Students are 'flocking' out of Ireland due to lower costs of living, higher wages and better opportunities elsewhere.
That's according to recently-graduated student Harry McCann, who was responding to a new study showing students living away from home could face up to €14,000 in costs for the upcoming academic year.
Increasing rents and food prices are leading to a likely rise in living costs, according to the Technological University (TU) Dublin Student Cost of Living Guide.
The figure of €14,000 is up from around €12,000 in the 2019-2020 academic year.
Harry told The Hard Shoulder students can get more for less elsewhere.
"We had this conversation a few months back on Newstalk about this, and it was the fact that I think a lot of students - a lot of younger people - feel they've kind of been left behind.
"And the opportunities here aren't as great as the opportunities elsewhere.
"The same conversation that always comes back about this is that 'If you feel like you need to leave, just leave' - but at the end of the day, it shouldn't be the case and shouldn't be necessary.

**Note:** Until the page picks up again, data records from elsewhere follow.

## src/shared/gain_offset_pkg.sv

```systemverilog
// Register map, field layout and reset values for the converter 5-8 configuration bank
package gain_offset_pkg;
    // Offsets are word indices; the bus byte address is four times the index
    localparam logic [7:0]  IDX_ODD_GAIN_OFFSET  = 8'h1f;
    localparam logic [7:0]  IDX_EVEN_GAIN_OFFSET = 8'h20;
    localparam logic [7:0]  IDX_LANE_HPF_CFG     = 8'h21;
    localparam logic [7:0]  IDX_CTRL             = 8'h22;
    localparam logic [15:0] RESET_VALUE          = 16'h0000;
    // Gain/offset register fields
    localparam int GAIN_MSB   = 15;
    localparam int GAIN_LSB   = 11;
    localparam int OFFS_MSB   = 9;
    localparam int OFFS_LSB   = 0;
    // Lane pattern / high-pass register fields
    localparam int PRBS_MSB   = 15;
    localparam int PRBS_LSB   = 12;
    localparam int PAT5_MSB   = 11;
    localparam int PAT5_LSB   = 9;
    localparam int PAT6_MSB   = 8;
    localparam int PAT6_LSB   = 6;
    localparam int HPFK_MSB   = 4;
    localparam int HPFK_LSB   = 1;
    localparam int HPFEN_BIT  = 0;
    // Control register fields
    localparam int GAIN_EN_BIT = 0;
    localparam int OFFS_EN_BIT = 1;
    localparam int PAT_IND_BIT = 2;
    // Legal corner range
    localparam logic [3:0]  HPF_K_MIN = 4'h2;
    localparam logic [3:0]  HPF_K_MAX = 4'ha;
    // Mask of writable control bits (spare control bits never store)
    localparam logic [15:0] CTRL_MASK = 16'h0007;
    // Unmapped read answer
    localparam logic [31:0] UNMAPPED_DATA = 32'h0000_0000;
endpackage

```

## src/design/gain_offset_regs.sv

```systemverilog
// Avalon-MM register bank for converter 8 gain/offset, lane patterns and high-pass setup
// Functional notes
// [RULE1] Odd-sample gain is the 5-bit field N times 0.2 dB while gain enabled.
// [RULE2] Even-sample gain is its own 5-bit field N times 0.2 dB while enabled.
// [RULE3] Odd samples have the 10-bit odd offset subtracted while offset enabled.
// [RULE4] Even samples have the 10-bit even offset subtracted while offset enabled.
// [RULE5] Offsets are signed two's complement, one LSB equals one 14-bit sample LSB.
// [RULE6] Per-lane mode: bits 15..12 turn on PRBS for lanes 5..8.
// [RULE7] Per-lane mode: bits 11..9 pick lane 5 pattern, bits 8..6 lane 6.
// [RULE8] High-pass corner k drives the filter; software writes only k 2 to 10.
// [RULE9] Bit 0 enables the high-pass filter; zero, the default, bypasses it.
// [RULE10] With global gain or offset enable clear, that correction is not applied.
//
// The Avalon-MM slave port was chosen for this implementation.
`timescale 1ns/1ps
module gain_offset_regs
    import gain_offset_pkg::*;
(
    // Clock, reset and the Avalon-MM slave
    input  wire logic        ref_clk_i,
    input  wire logic        rst_i,
    input  wire logic [9:0]  address_i,
    input  wire logic        read_i,
    input  wire logic        write_i,
    input  wire logic [31:0] writedata_i,
    input  wire logic [3:0]  byteenable_i,
    output logic      [31:0] readdata_o,
    output logic             waitrequest_o,
    // Converter 8 correction settings, already gated by the global enables
    output logic      [4:0]  odd_sample_gain_o,
    output logic      [4:0]  even_sample_gain_o,
    output logic      [13:0] odd_sample_offset_o,
    output logic      [13:0] even_sample_offset_o,
    // Per-lane test pattern selection
    output logic      [3:0]  lane_prbs_enable_o,
    output logic      [2:0]  lane5_pattern_code_o,
    output logic      [2:0]  lane6_pattern_code_o,
    // Shared high-pass filter setup and the range warning
    output logic      [3:0]  highpass_corner_k_o,
    output logic             highpass_enable_o,
    output logic             corner_illegal_o
);

    logic [15:0] odd_reg;
    logic [15:0] even_reg;
    logic [15:0] lane_reg;
    logic [15:0] ctrl_reg;
    logic        ack;

    // Word index decode; byte address is four times the index
    wire  [7:0]  word_idx   = address_i[9:2];
    wire         req        = read_i | write_i;
    wire         sel_odd    = (word_idx == IDX_ODD_GAIN_OFFSET);
    wire         sel_even   = (word_idx == IDX_EVEN_GAIN_OFFSET);
    wire         sel_lane   = (word_idx == IDX_LANE_HPF_CFG);
    wire         sel_ctrl   = (word_idx == IDX_CTRL);
    wire         wr_go      = write_i & ack;
    wire  [15:0] be_mask    = {{8{byteenable_i[1]}}, {8{byteenable_i[0]}}};

    // Merge write data into a register under the byte lanes
    function automatic logic [15:0] merge(input logic [15:0] old_v, input logic [15:0] new_v,
                                          input logic [15:0] mask);
        merge = (old_v & ~mask) | (new_v & mask);
    endfunction

    // Sign-extend a 10-bit offset to 14-bit sample weight
    function automatic logic [13:0] sext_offs(input logic [15:0] r);
        sext_offs = {{4{r[OFFS_MSB]}}, r[OFFS_MSB:OFFS_LSB]};
    endfunction

    wire  [15:0] rd_word = sel_odd  ? odd_reg  :
                           sel_even ? even_reg :
                           sel_lane ? lane_reg :
                           sel_ctrl ? ctrl_reg : 16'h0000;
    wire         rd_hit  = sel_odd | sel_even | sel_lane | sel_ctrl;

    // Every access takes one wait cycle so readdata is registered when waitrequest drops.
    // The fixed latency costs a cycle per access but keeps the read path a plain flop.
    always_ff @(posedge ref_clk_i or posedge rst_i)
    begin
        if (rst_i)
            ack <= 1'b0;
        else
            ack <= req & ~ack;
    end

    // Waitrequest is its own flop, always the inverse of ack; high while idle
    always_ff @(posedge ref_clk_i or posedge rst_i)
    begin
        if (rst_i)
            waitrequest_o <= 1'b1;
        else
            waitrequest_o <= ~(req & ~ack);
    end

    // Correction words; reads have no side effect. Must-write-zero bits are stored
    // as written so software reads back exactly what it wrote.
    always_ff @(posedge ref_clk_i or posedge rst_i)
    begin
        if (rst_i)
        begin
            odd_reg  <= RESET_VALUE;
            even_reg <= RESET_VALUE;
        end
        else if (wr_go)
        begin
            if (sel_odd)
                odd_reg  <= merge(odd_reg, writedata_i[15:0], be_mask);
            if (sel_even)
                even_reg <= merge(even_reg, writedata_i[15:0], be_mask);
        end
    end

    // Lane/filter word and the global enables; spare control bits cannot be set
    always_ff @(posedge ref_clk_i or posedge rst_i)
    begin
        if (rst_i)
        begin
            lane_reg <= RESET_VALUE;
            ctrl_reg <= RESET_VALUE;
        end
        else if (wr_go)
        begin
            if (sel_lane)
                lane_reg <= merge(lane_reg, writedata_i[15:0], be_mask);
            if (sel_ctrl)
                ctrl_reg <= merge(ctrl_reg, writedata_i[15:0], be_mask & CTRL_MASK);
        end
    end

    // Read data captured in the wait cycle; unmapped words read zero
    always_ff @(posedge ref_clk_i or posedge rst_i)
    begin
        if (rst_i)
            readdata_o <= UNMAPPED_DATA;
        else if (read_i & ~ack)
            readdata_o <= rd_hit ? {16'h0000, rd_word} : UNMAPPED_DATA;
    end

    // Enable gating for the datapath; outputs registered from the stored fields
    wire         gain_on  = ctrl_reg[GAIN_EN_BIT];
    wire         offs_on  = ctrl_reg[OFFS_EN_BIT];
    wire         pat_on   = ctrl_reg[PAT_IND_BIT];
    wire  [3:0]  k_now    = lane_reg[HPFK_MSB:HPFK_LSB];
    wire         hpf_on   = lane_reg[HPFEN_BIT];
    // Gain code N means N x 0.2 dB; zero code is unity so disabled gain drives zero
    wire  [4:0]  next_odd_gain   = gain_on ? odd_reg[GAIN_MSB:GAIN_LSB]  : 5'h00; // [RULE1] [RULE10]
    wire  [4:0]  next_even_gain  = gain_on ? even_reg[GAIN_MSB:GAIN_LSB] : 5'h00; // [RULE2] [RULE10]
    // Offset to subtract, already widened to sample weight
    wire  [13:0] next_odd_offs   = offs_on ? sext_offs(odd_reg)  : 14'h0000; // [RULE3] [RULE5] [RULE10]
    wire  [13:0] next_even_offs  = offs_on ? sext_offs(even_reg) : 14'h0000; // [RULE4] [RULE5] [RULE10]
    // Bit 15 maps to lane 5 so the vector is reversed into lane order
    wire  [3:0]  next_prbs;
    for (genvar i = 0; i < 4; i++)
    begin : g_prbs_lane
        assign next_prbs[i] = pat_on & lane_reg[PRBS_MSB - i]; // [RULE6]
    end
    wire  [2:0]  next_pat5 = pat_on ? lane_reg[PAT5_MSB:PAT5_LSB] : 3'h0; // [RULE7]
    wire  [2:0]  next_pat6 = pat_on ? lane_reg[PAT6_MSB:PAT6_LSB] : 3'h0; // [RULE7]
    // Corner only matters with the filter on; bypass forces the corner output to zero
    wire  [3:0]  next_k    = hpf_on ? k_now : 4'h0; // [RULE8]
    // Out-of-range k is flagged, not corrected, since software owns the range
    wire         next_bad  = hpf_on & ((k_now < HPF_K_MIN) | (k_now > HPF_K_MAX)); // [RULE8]

    // Correction settings, registered so the datapath never sees a half-written word
    always_ff @(posedge ref_clk_i or posedge rst_i)
    begin
        if (rst_i)
        begin
            odd_sample_gain_o    <= 5'h00;
            even_sample_gain_o   <= 5'h00;
            odd_sample_offset_o  <= 14'h0000;
            even_sample_offset_o <= 14'h0000;
        end
        else
        begin
            odd_sample_gain_o    <= next_odd_gain;
            even_sample_gain_o   <= next_even_gain;
            odd_sample_offset_o  <= next_odd_offs;
            even_sample_offset_o <= next_even_offs;
        end
    end

    // Lane pattern selections
    always_ff @(posedge ref_clk_i or posedge rst_i)
    begin
        if (rst_i)
        begin
            lane_prbs_enable_o   <= 4'h0;
            lane5_pattern_code_o <= 3'h0;
            lane6_pattern_code_o <= 3'h0;
        end
        else
        begin
            lane_prbs_enable_o   <= next_prbs;
            lane5_pattern_code_o <= next_pat5;
            lane6_pattern_code_o <= next_pat6;
        end
    end

    // High-pass setup and the out-of-range warning
    always_ff @(posedge ref_clk_i or posedge rst_i)
    begin
        if (rst_i)
        begin
            highpass_corner_k_o  <= 4'h0;
            highpass_enable_o    <= 1'b0;
            corner_illegal_o     <= 1'b0;
        end
        else
        begin
            highpass_corner_k_o  <= next_k;
            highpass_enable_o    <= hpf_on; // [RULE9]
            corner_illegal_o     <= next_bad;
        end
    end
endmodule // gain_offset_regs

```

"Students are flocking out of the country because wages are higher elsewhere, the standard of living is better elsewhere and the opportunities are greater."
'Highest rental in Europe'
Harry says everyday essentials cost students more in Ireland than most other EU countries.
"I think any student who has put themselves through college in the last few years will not be surprised by the idea that it was, at one stage, somewhere close to 12,000 - they reckon now it's going to be €14,000.
"With the price of fees, accommodation and everything else in between it's not a surprising figure really.
"We pay more for food than the EU average here in Ireland, we pay more for transport than the EU average - rental prices increase every year for student accommodation too - we've some of the highest rental costs in Europe.
"Our utility bills are the highest in the EU, our car prices are third-highest in Europe.
"All these things add up over time, and unfortunately a lot of students end up working minimum wage jobs due to being underkilled - and not having the time to work full-time obviously.
"It's just one of many different things".
And he says wrangling over student accommodation is also hurting the situation.
"A lot of what we have now is what we call luxury student accommodation, so the Government are giving huge access to these luxury student accommodations to come in and set up.
"They cost a fortune to live in, and then the fees haven't gone down at all - we pay the highest in Europe at the moment.
"It's one thing after another and unfortunately there's very little break in between".
Citing the Netherlands as an example, where his sister goes to college, he says: "The government over there halved the prices of their students fees this year to allow for COVID mishaps, and to give students a financial break.
"But there's very few financial breaks ever given to students here unfortunately".